Robust Video Frame Classification in Bronchoscopy
Open Access
- Graduate Program:
- Electrical Engineering
- Degree:
- Master of Science
- Document Type:
- Master Thesis
- Date of Defense:
- July 18, 2018
- Committee Members:
- William E. Higgins, Thesis Advisor
- William K. Jenkins, Committee Member
- Keywords:
- bronchoscopy
- endobronchial video summarization
- lung cancer
- image-guided procedures
- endoscopic procedures
- machine learning
- artificial intelligence
- surgical application
- interventional application
- Abstract:
- During bronchoscopy, a physician uses the endobronchial video to help navigate and observe the inner airways of a patient's lungs for lung cancer assessment. After the procedure is completed, the video typically contains a significant number of uninformative segments. The video frames become uninformative when the video becomes too dark, too blurry, or indistinguishable due to a build-up of mucus, blood, or water within the airways. In this thesis, we developed a robust and automatic method to classify each frame in an endobronchial video sequence as informative or uninformative. In addition, we accessed the efficacy and significance of quantitative measures for labeling uninformative frames. Finally, we implemented a method to generate an optional specular-reflection-masked video sequence to indicate regions of the video subjected to specular reflection. To develop our frame-classification system, we considered two approaches. Our first approach, referred as the Classifier Approach, focused on using image-processing techniques, while our second approach, the Deep-Learning Approach, utilized deep learning for video frame classification. Each approach had four steps and processed the video, frame by frame. The first step in our method was to preprocess a video frame. Afterwards, a feature vector was extracted. Next, the video frame was classified from the feature vector through the use of a support vector machine for the Classifier Approach, and a softmax classifier for the Deep-Learning Approach. Finally as the last step, the optional specular-reflection mask was computed.

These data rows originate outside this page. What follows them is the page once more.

<file path="src/rtl/hazard_fwd_ctrl.sv">
// Hazard/forwarding control for the 5-stage RV32 pipe: comb stall/flush/freeze, fwd selects registered (1 cycle).
// mem_busy freezes shadows, selects and FSM; a taken branch overrides a pending load-use stall.
module hazard_fwd_ctrl #(
  parameter int REG_AW = 5
) (
  input  logic              clk,
  input  logic              rst,
  input  logic              id_valid,
  input  logic [REG_AW-1:0] id_rs1,
  input  logic [REG_AW-1:0] id_rs2,
  input  logic              id_use_rs1,
  input  logic              id_use_rs2,
  input  logic [REG_AW-1:0] id_rd,
  input  logic              id_regwrite,
  input  logic              id_memread,
  input  logic              ex_branch_taken,
  input  logic              mem_busy,
  output logic [1:0]        fwd_a_sel,
  output logic [1:0]        fwd_b_sel,
  output logic              stall_if,
  output logic              stall_id,
  output logic              bubble_ex,
  output logic              flush_id,
  output logic              freeze
);

  typedef struct packed {
    logic              valid;
    logic [REG_AW-1:0] rd;
    logic              regwrite;
    logic              memread;
  } shadow_t;

  typedef enum logic [1:0] {RUN, LU_STALL, HOLD} state_t;

  localparam logic [1:0] SEL_REG = 2'b00;
  localparam logic [1:0] SEL_WB  = 2'b01;
  localparam logic [1:0] SEL_ALU = 2'b10;

  state_t  state_q, state_d;
  state_t  resume_q, resume_d;
  state_t  eff_state;
  shadow_t ex_q, mem_q, id_info;
  logic [1:0] fwd_a_q, fwd_b_q, fwd_a_d, fwd_b_d;
  logic    lu_hazard;

  // Newest producer wins; a load in EX is never an ALU source, so it falls through to MEM.
  function automatic logic [1:0] pick_sel(input logic use_rs, input logic [REG_AW-1:0] rs,
                                          input shadow_t ex_s, input shadow_t mem_s);
    logic [1:0] sel;
    sel = SEL_REG;
    if (use_rs && rs != '0) begin
      if (ex_s.valid && ex_s.regwrite && !ex_s.memread && ex_s.rd == rs)
        sel = SEL_ALU;
      else if (mem_s.valid && mem_s.regwrite && mem_s.rd == rs)
        sel = SEL_WB;
    end
    return sel;
  endfunction

  assign id_info = '{valid: id_valid, rd: id_rd, regwrite: id_regwrite, memread: id_memread};

  assign lu_hazard = id_valid && ex_q.valid && ex_q.memread && (ex_q.rd != '0) &&
                     ((id_use_rs1 && id_rs1 == ex_q.rd) || (id_use_rs2 && id_rs2 == ex_q.rd));

  assign eff_state = (state_q == HOLD) ? resume_q : state_q;

  always_comb begin
    state_d   = state_q;
    resume_d  = resume_q;
    fwd_a_d   = fwd_a_q;
    fwd_b_d   = fwd_b_q;
    stall_if  = 1'b0;
    stall_id  = 1'b0;
    bubble_ex = 1'b0;
    flush_id  = 1'b0;
    freeze    = 1'b0;
    if (!rst) begin
      if (mem_busy) begin
        freeze   = 1'b1;
        state_d  = HOLD;
        resume_d = eff_state;
      end else if (ex_branch_taken) begin
        flush_id  = 1'b1;
        bubble_ex = 1'b1;
        state_d   = RUN;
        fwd_a_d   = SEL_REG;
        fwd_b_d   = SEL_REG;
      end else if (lu_hazard) begin
        // Same rule from RUN or LU_STALL: back-to-back loads can chain stalls.
        stall_if  = 1'b1;
        stall_id  = 1'b1;
        bubble_ex = 1'b1;
        state_d   = LU_STALL;
        fwd_a_d   = SEL_REG;
        fwd_b_d   = SEL_REG;
      end else begin
        state_d = RUN;
        if (id_valid) begin
          fwd_a_d = pick_sel(id_use_rs1, id_rs1, ex_q, mem_q);
          fwd_b_d = pick_sel(id_use_rs2, id_rs2, ex_q, mem_q);
        end else begin
          fwd_a_d = SEL_REG;
          fwd_b_d = SEL_REG;
        end
      end
    end
  end

  always_ff @(posedge clk) begin
    if (rst) begin
      state_q  <= RUN;
      resume_q <= RUN;
      ex_q     <= '0;
      mem_q    <= '0;
      fwd_a_q  <= SEL_REG;
      fwd_b_q  <= SEL_REG;
    end else begin
      state_q  <= state_d;
      resume_q <= resume_d;
      fwd_a_q  <= fwd_a_d;
      fwd_b_q  <= fwd_b_d;
      if (!mem_busy) begin
        mem_q <= ex_q;
        ex_q  <= bubble_ex ? '0 : id_info;
      end
    end
  end

  assign fwd_a_sel = fwd_a_q;
  assign fwd_b_sel = fwd_b_q;

endmodule

</file>
<file path="config.mk">
export PLATFORM = sky130hd
export DESIGN_NAME = hazard_fwd_ctrl
export DESIGN_NICKNAME = d
export VERILOG_FILES = /design/src/rtl/hazard_fwd_ctrl.sv
export SDC_FILE = /design/constraint.sdc
export NUM_CORES = 1
export LEC_CHECK = 0
export CORE_ASPECT_RATIO = 0.6
export CORE_MARGIN = 8
export CORE_UTILIZATION = 35
export DETAILED_ROUTE_END_ITERATION = 7
export SLEW_MARGIN = 20
export SYNTH_ARGS = -nofsm -noshare
export SYNTH_HDL_FRONTEND = slang
export SYNTH_SLANG_ARGS = --single-unit
</file>
<file path="constraint.sdc">
create_clock -name clk -period 2.28 [get_ports clk]
set_input_delay 0.228 -clock clk [delete_from_list [all_inputs] [get_ports clk]]
set_output_delay 0.228 -clock clk [all_outputs]
set_load 0.03 [all_outputs]
</file>
# Word level (Yosys, flattened, before mapping)
# Cells that the tools add are included.
[totals] latchBits=0 inputBits=24 elab_cells=60 romBits=0 memories=0 ram_bits=0 ff_bits=19 output_inout_bits=9
[op_classes] n_mul=0 n_div=0 n_lt_le_gt_ge=0 addsub=0 n_reduce_logical=20 eq_ne=6 bitwise=0 mux=25 shifts=0
[ops] operator="5-bit == test" count=6
[ops] operator="2-bit 2-to-1 mux" count=10
[ops] operator="1-bit logical AND" count=15
[ops] operator="5-bit nonzero test" count=3
[ops] operator="1-bit 2-to-1 mux" count=14
[ops] operator="8-bit 2-to-1 mux" count=1
[ops] operator="1-bit logical NOT" count=1
[ops] operator="1-bit logical OR" count=1

# Depth between registers and ports, before layout
[depth] word_depth=9 depth_mapped=7 depth_no_buf=5

# Least setup slack after synthesis
# No wires, ideal clock.
[synth_timing] path_type="reg2out" from="register ex_q[3] (netlist bit)" to="output port stall_if" n_path_buf=2 path_stages_with_launch=8 t_arrival_ns=1.911 required_time_ns=2.052 path_slack_ns=0.141 path_cell_list="dfxtp_1 xnor2_1 nand3_1 nor3_2 a32oi_1 buf_2 nor2b_1 buf_4"
[synth_via] elab_chain_len=8 elab_cells_between_ends=12 cone_classes="2 x eq/ne; 4 x mux; 6 x reduce/logical"
[synth_rtl] item="start, declared" line_no="43" source="shadow_t ex_q, mem_q, id_info;"
[synth_rtl] item="start signal, assigned" line_no="125" source="ex_q <= bubble_ex ? '0 : id_info;"
[synth_rtl] item="5-bit == test" line_no="64" source="((id_use_rs1 && id_rs1 == ex_q.rd) || (id_use_rs2 && id_rs2 == ex_q.rd));"
[synth_rtl] item="1-bit logical AND" line_no="64"
[synth_rtl] item="1-bit logical OR" line_no="64"
[synth_rtl] item="1-bit logical AND *" line_no="63" source="assign lu_hazard = id_valid && ex_q.valid && ex_q.memread && (ex_q.rd != '0) &&"
[synth_rtl] item="1-bit 2-to-1 mux * (4 in a row)"
[synth_rtl] item="end, declared" line_no="20" source="output logic stall_if,"
# Mark *: on every way between the ends. The rest lies on a longest branch, timed or not.

# Worst setup path after layout
[layout_timing] from="input port id_rs1[4]" to="output port bubble_ex"
[layout_via] elab_chain_len=8
[layout_rtl] item="start, declared" line_no="9" source="input logic [REG_AW-1:0] id_rs1,"
[layout_rtl] item="5-bit == test" line_no="64"
[layout_rtl] item="1-bit logical AND" line_no="64"
[layout_rtl] item="1-bit logical OR" line_no="64"
[layout_rtl] item="1-bit logical AND" line_no="63"
[layout_rtl] item="1-bit 2-to-1 mux" line_no="89" source="end else if (lu_hazard) begin"
[layout_rtl] item="1-bit 2-to-1 mux" line_no="83" source="end else if (ex_branch_taken) begin"
[layout_rtl] item="1-bit 2-to-1 mux" line_no="79" source="if (mem_busy) begin"
[layout_rtl] item="1-bit 2-to-1 mux" line_no="78" source="if (!rst) begin"
[layout_rtl] item="end, declared" line_no="22" source="output logic bubble_ex,"
# Every way passes these cells.

==> metrics.cfg <==
[outcome]
status=complete, no violations

[final_layout]
final_cell_count_no_fill=177
n_fill_cell=251
final_nets=168
final_util=0.5212
drive_gt1_frac=0.1329
final_common_cell=clkdlybuf4s50_1
area_delta_synth_final_pct=45.90
antennaDiodeCount=0
layout_common_cells=clkdlybuf4s50_1 (28), dfxtp_1 (19), buf_4 (12), xnor2_1 (10), xor2_1 (10)

[clocking]
cts_max_level=1
root_buffer=clkbuf_8
clk_path_buf_depth=2
clk_pin_slew_ns=0.07
cts_tree=yes
numCtsBuffers=3
insertion_delay_ns=0.25
clock_sinks=19

[global_route]
antenna_found_initial=0
grt_pass1_vias=978
grt_usage=0.1261
grt_pass1_wl_um=4871
overflow=0
grt_start_max_net_pins=12

[drt]
totalWireLength_um=2874
drc=0
drtIter0Drc=55
ant_nets=0
via_count=934
routedWlPerCell_um=16.24
viasPerCell=5.277
dr.pass1.iters=4

[place]
hpwl_um=2397
dp_cells=173
gp_routability_congestion=0.8174
numPortBuffers=32

[logic_synthesis]
ys_warn_count=0
yosysSeqAreaShare=0.3834
ys_seq_elements=19
syn-num-nets=129
avgSynthCellArea_sq_um=9.450
synth_area_leaders=dfxtp_1 (38%), xnor2_1 (8.8%), xor2_1 (8.8%)
synthCells=105
synth_top_area_share=0.3834
synth_cell_type_count=28
netlist_area_sq_um=992.2
synth_top_area_cell=dfxtp_1

[power]
power_density_nw_per_um2=490.4
p_seq_frac=0.494
clockPowerShare=0.325
p_leak_nw=0.5425
p_comb_frac=0.180
irDropWorstVdd_uv=260.8
netSwitchingFraction=0.2479
power.switching_mw=0.1760
p_int_mw=0.5339

[job]
drv_cap=0

[floorplanning]
die_w_um=84.74
core_area_sq_um=2778
initial_core_util=0.3572
fp.dieH_um=57.24
io_pins=33
row_count=15
die_area_sq_um=4850

[setup_path]
cpLargestDelayFamily=buffers and inverters
cp_max_fo=4
required_ns=2.05
r2r_start=ex_q[4]
max_stage_delay_ns=0.56
cp_slowest_cell=clkdlybuf4s50_1
path_class=in2out
ff2ff_path_depth=6
crit_path_start_kind=input port
r2r_slack_ns=0.54
worstReg2RegEnd=ex_q[2]
path_cells=clkdlybuf4s50_1 > xnor2_1 > nand3_1 > nor3_1 > a32oi_4 > a211oi_2 > buf_4
setup.worst_path.start=id_rs1[4]
cp.depth=7
critPathCapture=bubble_ex
end_kind=primary output
worstPathBufferInverterCount=2
cp.arrival_ns=1.93

[sta]
period_minus_slack_ns=2.157
fin_crit_sh=0.9459
worst_pin_slew_ns=0.4247
max_clock_freq_mhz=463.7
finalSetupTns_ns=0
relSlewSlack=0.7095
rsz0062_at_grt=false
clock_skew_ns=0.001392
setup_violations=0
final_max_slew_viol_count=0
hold_viol=0

[worst_hold_path]
min_delay_path_depth=2
hold_path.class=reg2reg

[how the worst min path moves through the flow]
stage	start	to	slack, ns
6_report	fwd_b_sel[1]	fwd_b_sel[1]	0.46
5_1_grt	fwd_a_sel[0]	fwd_a_sel[0]	0.50
4_1_cts	fwd_b_sel[1]	fwd_b_sel[1]	0.46
3_5_place_dp	fwd_b_sel[1]	fwd_b_sel[1]	0.45
3_3_place_gp	fwd_a_sel[1]	fwd_a_sel[1]	0.44
2_1_floorplan	id_regwrite	ex_q[1]	0.38
[cells in the mapped netlist, drive strengths merged]
master and count:
dfxtp 19, xnor2 10, xor2 10, nor2 9, a32o 8, mux2i 7
nor3 7, nand2 5, nand3 5, buf 3, clkbuf 3, a22o 2
nor2b 2, o21ai 2, o31ai 2, or4 2, a2111oi 1, a211oi 1
a21oi 1, a32oi 1, and2 1, inv 1, nand4 1, nor4b 1
or4b 1
[power groups by stage]
stage	clock [mW]	combinational, mW	sequential, mW
after global placement	0	0.123	0.358
final	0.231	0.128	0.351
after floorplan	0	0.0574	0.355
after detailed placement	0	0.125	0.359
after CTS	0.237	0.126	0.351
after global routing	0.256	0.139	0.352
[through the flow]
step	setup slack (ns)	hold WS (ns)	cell area [sq um]	power [mW]
6_report	0.1232	0.4609	1448	0.7099
5_1_grt	0.007237	0.4983	1448	0.7464
4_1_cts	0.07315	0.4640	1423	0.7140
3_5_place_dp	0.08127	0.4502	1376	0.4839
3_3_place_gp	0.1481	0.4380	1376	0.4817
2_1_floorplan	0.1412	0.3822	992.2	0.4124
[cell type report]
| cell class | count | area [sq um] | share of cell area |
|---|---|---|---|
| Clock inverter | 1 | 5.005 | 0.003457 |
| Inverter | 1 | 3.754 | 0.002593 |
| Multi-Input combinational cell | 79 | 604.3 | 0.4175 |
| Clock buffer | 3 | 41.29 | 0.02852 |
| Timing Repair Buffer | 40 | 370.4 | 0.2558 |
| Sequential cell | 19 | 380.4 | 0.2627 |
| Tap cell | 34 | 42.54 | 0.02939 |
[flip-flops by register name, summed over array words and instances (netlist names)]
register	cells
fwd_b_sel	2
mem_q	7
ex_q	8
fwd_a_sel	2
[worst min-delay path, cell delays in order, from the launching register on]
cell	delay [ns]
dfxtp_1	0.31
nand2_1	0.05
o31ai_1	0.06
[layer usage]
layer	global-route usage	wire [um]	vias up
met2	0.1906	1210	26
met4	0.02261	10	0
met5	0	0	-
li1	-	-	462
met1	0.1720	1512	444
met3	0.03863	141	2
[cells by family (layout without fill, tap and decap cells)]
logic type | after synthesis | in the layout | share of synthesized area
compound gates | 18 | 18 | 0.1589
flops | 19 | 19 | 0.3833
simple gates | 34 | 34 | 0.1778
xor+xnor | 20 | 20 | 0.1765
buf+inv | 7 | 45 | 0.03279
mux | 7 | 7 | 0.07062
[what timing repair did]
action                     CTS  global route
gates resized for setup      0             3
setup endpoints to repair    0             3
hold buffers                 0             0
buffers inserted             0             0
No activity file was read; power rests on OpenSTA's default activity.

Using the Classifier Approach, we achieved an accuracy of 78.8%, a sensitivity of 93.9%, and a specificity of 62.8%. The Deep-Learning Approach, gave slightly improved performance, with an accuracy of 87.3%, a sensitivity of 87.1%, and a specificity of 87.6%. We concluded that edge-based image-processing techniques are not sufficient to discriminate between informative and uninformative video frames in bronchoscopy.